Being adopted by Clint Barton was a little like being beaten to death with a throw pillow.
“Go with it,” the Widow had said, “he’s missing Kate.”
Bucky had no idea who Kate was - although he knew, by now, that she was ‘perfect’ and 'smart’ and 'the actual Hawkeye’ - but he was questioning her judgement wherever she was. He wasn’t sure why someone would leave this.
Sleeping on Clint’s couch brought with it first dibs on the newspaper in the morning. Brought coffee, black as sin, in a star-covered mug that had showed up in Clint’s cupboard without a word. Brought a dog, heavy and happy and musty-smelling, weighing down his feet or his lap as he sat in the evenings, always obedient to where Clint told it to go.
“Hey Katie-Kate,” Clint told his phone, a little grin wrinkling the band aid on his cheek, “you are beautiful and perfect as ever and I love you,” and then he listened as Kate talked like the grin was his resting expression. Bucky tried not to let his look linger too long, but eventually he had to go take Lucky for a walk, just for the sake of plausible denial.
Clint brought him pierogi and beer and a pretty freakin’ stone he’d found when he took Lucky for walks. He bought some kinda kids’ de-tangling shampoo and left it conspicuously in the shower. Clint lifted Bucky’s feet when he was sprawled out watching a movie on the couch, manoeuvred himself carefully under, put them on his lap, then started to idly massaging them as things exploded on screen.
he’s missing Kate Bucky told himself, determined, but the compliments were seriously the last straw.
“Such a nice young man,” Mrs Lei said, cornering Clint when he had the front door half open, “he helped me up with my groceries, so considerate!”
Bucky didn’t move from the couch; she’d already talked his ear off once today, and now he knew the names of all her grandchildren.
“Oh yeah,” Clint said, “Bucky’s basically perfection in human form,” all casual.
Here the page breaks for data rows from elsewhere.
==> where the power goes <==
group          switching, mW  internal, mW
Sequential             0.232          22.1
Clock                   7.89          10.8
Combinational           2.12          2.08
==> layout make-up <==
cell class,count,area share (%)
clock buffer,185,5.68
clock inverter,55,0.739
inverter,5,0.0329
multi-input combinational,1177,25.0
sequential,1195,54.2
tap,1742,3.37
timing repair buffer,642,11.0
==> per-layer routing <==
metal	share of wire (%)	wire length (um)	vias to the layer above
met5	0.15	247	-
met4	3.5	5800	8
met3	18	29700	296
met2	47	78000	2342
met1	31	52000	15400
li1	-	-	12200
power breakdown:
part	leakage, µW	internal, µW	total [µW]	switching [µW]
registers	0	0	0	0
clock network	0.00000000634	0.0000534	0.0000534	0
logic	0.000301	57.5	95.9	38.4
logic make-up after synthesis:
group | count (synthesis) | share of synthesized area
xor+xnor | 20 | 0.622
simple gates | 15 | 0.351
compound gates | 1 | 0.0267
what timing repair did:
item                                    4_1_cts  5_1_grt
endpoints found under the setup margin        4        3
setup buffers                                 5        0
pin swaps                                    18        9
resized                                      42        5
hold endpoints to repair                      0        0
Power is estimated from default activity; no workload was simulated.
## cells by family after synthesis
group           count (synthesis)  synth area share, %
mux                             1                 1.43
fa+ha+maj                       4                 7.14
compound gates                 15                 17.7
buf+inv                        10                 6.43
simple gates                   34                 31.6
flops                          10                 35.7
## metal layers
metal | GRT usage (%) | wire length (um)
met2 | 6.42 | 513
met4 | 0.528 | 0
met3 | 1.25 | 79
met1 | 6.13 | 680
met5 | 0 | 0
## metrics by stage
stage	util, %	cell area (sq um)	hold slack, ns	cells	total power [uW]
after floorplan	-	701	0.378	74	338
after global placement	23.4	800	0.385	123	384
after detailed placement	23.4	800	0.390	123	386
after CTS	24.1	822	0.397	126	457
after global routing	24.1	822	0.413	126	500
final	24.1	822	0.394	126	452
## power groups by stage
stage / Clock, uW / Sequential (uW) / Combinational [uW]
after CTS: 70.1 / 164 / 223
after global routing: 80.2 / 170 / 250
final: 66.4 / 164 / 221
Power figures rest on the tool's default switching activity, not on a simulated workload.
File: design.v
`timescale 1ns / 1ps
module division(divisor, dividend, remainder, result);
input [7:0] divisor, dividend;
output reg [7:0] result, remainder;
integer i;
reg [7:0] divisor_copy, dividend_copy;
reg [7:0] temp;
always @(divisor or dividend)
begin
	divisor_copy = divisor;
	dividend_copy = dividend;
	temp = 0; 
	for(i = 0;i < 8;i = i + 1)
	begin
		temp = {temp[6:0], dividend_copy[7]};
		dividend_copy[7:1] = dividend_copy[6:0];
		temp = temp - divisor_copy;
		if(temp[7] == 1)
		begin
			dividend_copy[0] = 0;
			temp = temp + divisor_copy;
		end
		else
		begin
			dividend_copy[0] = 1;
		end
	end
	result = dividend_copy;
	remainder = dividend - (divisor_copy*dividend_copy);
end
endmodule
File: run.sh
#!/bin/bash
# OpenROAD 26Q1-2900-gdf79404cd8, Yosys 0.63+post, stock flow scripts
make -C /OpenROAD-flow-scripts/flow DESIGN_CONFIG=/design/flow/config.mk WORK_HOME=/design/flow/orfs finish
File: config.mk
export PLATFORM = sky130hd
export DESIGN_NAME = division
export DESIGN_NICKNAME = division
export VERILOG_FILES = /design/flow/design.v
export SDC_FILE = /design/flow/constraint.sdc
export NUM_CORES = 4
export LEC_CHECK = 1
export CORE_UTILIZATION = 30
File: constraint.sdc
current_design division

set clk_period 61.6
set clk_io_pct 0.2

create_clock -name clk0 -period $clk_period

set non_clock_inputs [all_inputs -no_clocks]
set_input_delay [expr $clk_period * $clk_io_pct] -clock clk0 $non_clock_inputs
set_output_delay [expr $clk_period * $clk_io_pct] -clock clk0 [all_outputs]
==> impl_metrics.tcl <==
# metrics dict for downstream scripts
set metrics [dict create \
    ys_sh_aoi_pct 21.7 \
    period_minus_slack_ns 48.60 \
    nClkBuffers 0 \
    min_delay_worst_endpoint "remainder[0]" \
    crit_type "in2out" \
    grt_pass1_wl_um 22700 \
    flop_area_um2 0 \
    comb_area_mm2 0.00516 \
    postCtsSetupBuffers 0 \
    relSlewSlack_pct 40.7 \
    worstSetupEndpointType "output port" \
    die_w_um 138 \
    ff_count 0 \
    vias 4788 \
    final_core_util_pct 34.2 \
    port_buffers 32 \
    grt_overflow 0 \
    syn_area_per_cell_um2 7.64 \
    cts_resized 0 \
    arrival_ns 36.28 \
    setup_tns_ns 0 \
    post_drt_wl_per_cell_um 13.8 \
    antenna_found_initial 0 \
    start_kind "input pin" \
    first_iter_violations 183 \
    ys_sh_simple_pct 16.9 \
    finalWirelength_um 13700 \
    ys_seq_share_pct 0 \
    worst_path_largest_cell_delay_ns 0.63 \
    drc 0 \
    grt_pass1_vias 4506 \
    grt_max_degree 25 \
    worstPathRequired_ns 49.28 \
    fillerInstances 1875 \
    grt_usage_pct 14.8 \
    coreArea_mm2 0.0181 \
    synth-xor-area-share_pct 16.7 \
    yosysWarnings 1 \
    worstHoldStart "dividend[3]" \
    warnings 45 \
    status "finished clean" \
    maxCapViolations 0 \
    dp_hpwl_um 10600 \
    viasPerCell 4.85 \
    period_used_pct 78.9 \
    placed_cell_area_mm2 0.00619 \
    gp_congestion 0.846 \
    postRouteAntennaNets 0 \
    yosys_area_mm2 0.00556 \
    syn-cell-area_mm2 0.00556 \
    finalSetupViolCount 0 \
    hold_buffers 0 \
    worstMarginPinSlew_ns 0.879 \
    floorplan.core_util_pct 30.7 \
    die_h_um 138 \
    finalHoldViolations 0 \
    netlist_logic_family_top "adder cells" \
    final_area_mm2 0.00619 \
    final_cell_mix "ha_1 (109), inv_1 (84), xnor2_1 (73)" \
    cpMostUsedCell "xnor2_1" \
    drtPass1Iterations 20 \
    critical_path_peak_fanout 14 \
    rsz0062_at_grt "false" \
    ys_types 71 \
    syn_inst 727 \
    hold_depth 3 \
    rows 49 \
    dieArea_mm2 0.0191 \
    slowest_stage "xor2_1" \
    area_growth_pct 11.5 \
    fmax_ghz 0.0206 \
    ys_cells 727 \
    io_pins 32 \
    slew_viol_final 0 \
    hp-class "in2out" \
    drive_gt1_share_pct 5.93 \
    final_common_cell "ha_1" \
    synth.mux.area_fraction_pct 2.23 \
    fa_ha_area_share_pct 35.4 \
    antennaDiodeCount 0 \
]
[worst max-delay path: cells and delay by family]
family	cells	cell delay, ns
adders and majority gates	15	5.11
buffers and inverters	13	2.40
and+or+nand+nor	29	5.54
xor gates and xnor gates	21	5.00
AOI/OAI and AO/OA	32	5.93
[area by class of cell]
type | instances | share of cell area, %
well taps | 229 | 4.63
multi-input cells | 626 | 83.3
repair buffers | 45 | 6.75
inverters | 88 | 5.33
[per-stage QoR]
stage | setup WS [ns] | hold slack [ns] | std cells
after floorplan | 16.01 | 24.67 | 727
after global placement | 13.31 | 25.80 | 988
after global routing | 10.85 | 25.86 | 988
final | 13.00 | 25.79 | 988
after CTS | 12.93 | 25.81 | 988
after detailed placement | 13.05 | 25.80 | 988
[metal layers]
layer / vias up / wire (um) / part of all wire (%) / global-route usage (%)
li1: 2569 / - / - / -
met1: 2166 / 6810 / 50 / 21.5
met2: 51 / 6540 / 48 / 26.0
met3: 2 / 292 / 2.1 / 0.565
met4: 0 / 29 / 0.21 / 0.414
met5: - / 0 / 0 / 0
[logic make-up (layout without fill, tap and decap cells)]
group / Yosys count / after routing
AND/OR/NAND/NOR: 193 / 193
AND-OR/OR-AND: 179 / 179
adder cells (fa/ha/maj): 139 / 139
XOR/XNOR: 104 / 104
buffers and inverters: 101 / 133
multiplexers: 11 / 11
[synth_stat cells (3+ instances only)]
master      n  area share (%)
a211oi_1    3            0.41
a21boi_0    4            0.54
a21o_1     20             2.7
a21oi_1    52             4.7
and2_1      9             1.0
and3_1      6            0.68
clkbuf_1    8            0.54
fa_1       30              11
ha_1      109              25
inv_1      84             5.7
inv_2       3            0.20
mux2_2      6             1.2
mux2i_1     3            0.54
nand2_1    51             3.4
nand2b_1    7            0.79
nand3_1     6            0.54
nor2_1     62             4.2
nor2b_1    14             1.6
nor3_1     12             1.1
nor3b_1     5            0.68
o2111a_1    3            0.61
o21a_1      9             1.2
o21ai_0    39             3.5
o21bai_1   11             1.5
o311ai_0    3            0.47
o31a_1      3            0.47
o31ai_1     3            0.41
or2_2       4            0.45
or3_1       4            0.45
or4_4       3            0.61
xnor2_1    73              12
xor2_1     29             4.6
[worst max path at each step]
stage | start | slack (ns) | to
CTS | divisor[1] | 12.93 | remainder[7]
global route | divisor[0] | 10.85 | remainder[7]
finish | divisor[0] | 13.00 | remainder[7]
$ cat design.v
module string_controller(
    input wire clk, reset, start,
    input wire x_val,
    output reg y_val,
    output wire [3:0] datapath_in1, datapath_in2,
    input wire datapath_out  
);
reg [3:0] nstate, pstate;
reg [3:0] i_pstate, i_nstate;
parameter [3:0] A = 4'b0000,
                B = 4'b0001,
                C = 4'b0010,
            ERROR = 4'b0011;
always @(posedge clk, posedge reset) begin : PSR
    if(reset)
        begin
            pstate <= A;
            i_pstate <= 4'b0000;
        end
    else
        begin
            pstate <= nstate;
            i_pstate <= i_nstate;
        end
end
always @(*) begin : NSOL
    if(pstate == A)
        $monitor("pstate = A -> clk = %b, reset = %b, start = %b, x_val = %b, y_val = %b, i = %d\n", clk, reset, start, x_val, y_val, i_pstate);
    else if(pstate == B)
        $monitor("pstate = B -> clk = %b, reset = %b, start = %b, x_val = %b, y_val = %b, i = %d\n", clk, reset, start, x_val, y_val, i_pstate);
    else if(pstate == C)
        $monitor("pstate = C -> clk = %b, reset = %b, start = %b, x_val = %b, y_val = %b, i = %d\n", clk, reset, start, x_val, y_val, i_pstate);
    nstate = pstate;  
    begin : NSL 
        case(pstate)
            A : 
                begin
                    if(start)
                        begin
                            nstate = (x_val) ? B : A;
                        end
                end
            B : 
                begin
                            nstate = (x_val) ? ((datapath_out) ? C : B) : A;
                end
            C : 
                begin
                            nstate = (x_val) ? C : A;
                end
            default:        nstate = ERROR;
        endcase
    end
    begin : OL
        case(pstate)
            A : begin 
                    y_val = 1'b0;
                    i_nstate = 4'b0000;
                end
            B : begin 
                    y_val = 1'b0;
                    i_nstate = i_pstate + 1;
                end    
            C : begin 
                    y_val = 1'b1;
                    i_nstate = i_pstate + 1;
                end
            default : nstate = ERROR;
        endcase      
    end
end
assign datapath_in1 = i_pstate;
assign datapath_in2 = 4;
endmodule
`design/flow/design.v`:
```
`timescale 1ns / 1ps
module count(
    input reset,
    input clk,
    input power,
    output reg [6:0] ss
    );
    reg [42:0]mc;
    always@(posedge clk or posedge reset)
    begin
    if(reset)begin mc<=0;ss<=0;end
    else if(mc<1000000 && power==1)begin mc<=mc+1;end
    else if(mc==1000000 && ss==39 && power==1)begin mc<=0;ss<=0;end
    else if(mc==1000000 && ss<39 && power==1)begin mc<=0;ss<=ss+1;end
    end
endmodule
```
“And so handsome!” Mrs Lei added, and Clint laughed.
“Hot like the surface of the sun,” he agreed, tone matter of fact like it was the truth. “He should be in a gallery someplace.”
“You hold onto this one,” she told him, and when Clint walked through the door his cheeks were still pink.
“I’m not Kate,” Bucky said, and Clint whirled around and grabbed at his chest like a startled maiden aunt, which in other circumstances would be hilarious.
“This is true,” Clint said, once he’d recovered. “You’re Bucky. You remember, we’ve been over this.”
Bucky pushed himself to his feet, paced away from Clint and back towards him, one hand pushed into his hair.
“I’m not your girlfriend, Clint,” he ground out. “You can’t say things like - ”
Clint’s face was screwed up into an expression of blended disgust and horror.
“Kate is a shining perfect girl child who could kick my ass six ways to Sunday and also legitimately be my daughter,” Clint said. “Why the hell would I be dating her?”
“But -” Bucky said. “Natasha said you were missing her, that that was why you were being so nice to -”
Clint turned to start unpacking his groceries, tossing a bag of spinach - which he hated - towards the refrigerator.
“You,” Clint said after a second, “could also kick my ass six ways to Sunday. Plus the whole hot as hell, stubbed perfection, heart of gold thing. Why the hell would you be dating me?”
Bucky took the packet of noodles out of Clint’s hand and tossed them onto the counter behind him. Stepping in close and watching the blue of Clint’s eyes darken was the best kind of ego trip.
“Pretty much because you’re beautiful and perfect,” Bucky said, thoughtful, and ducked in to press his mouth to Clint’s while his eyes were still startled and wide.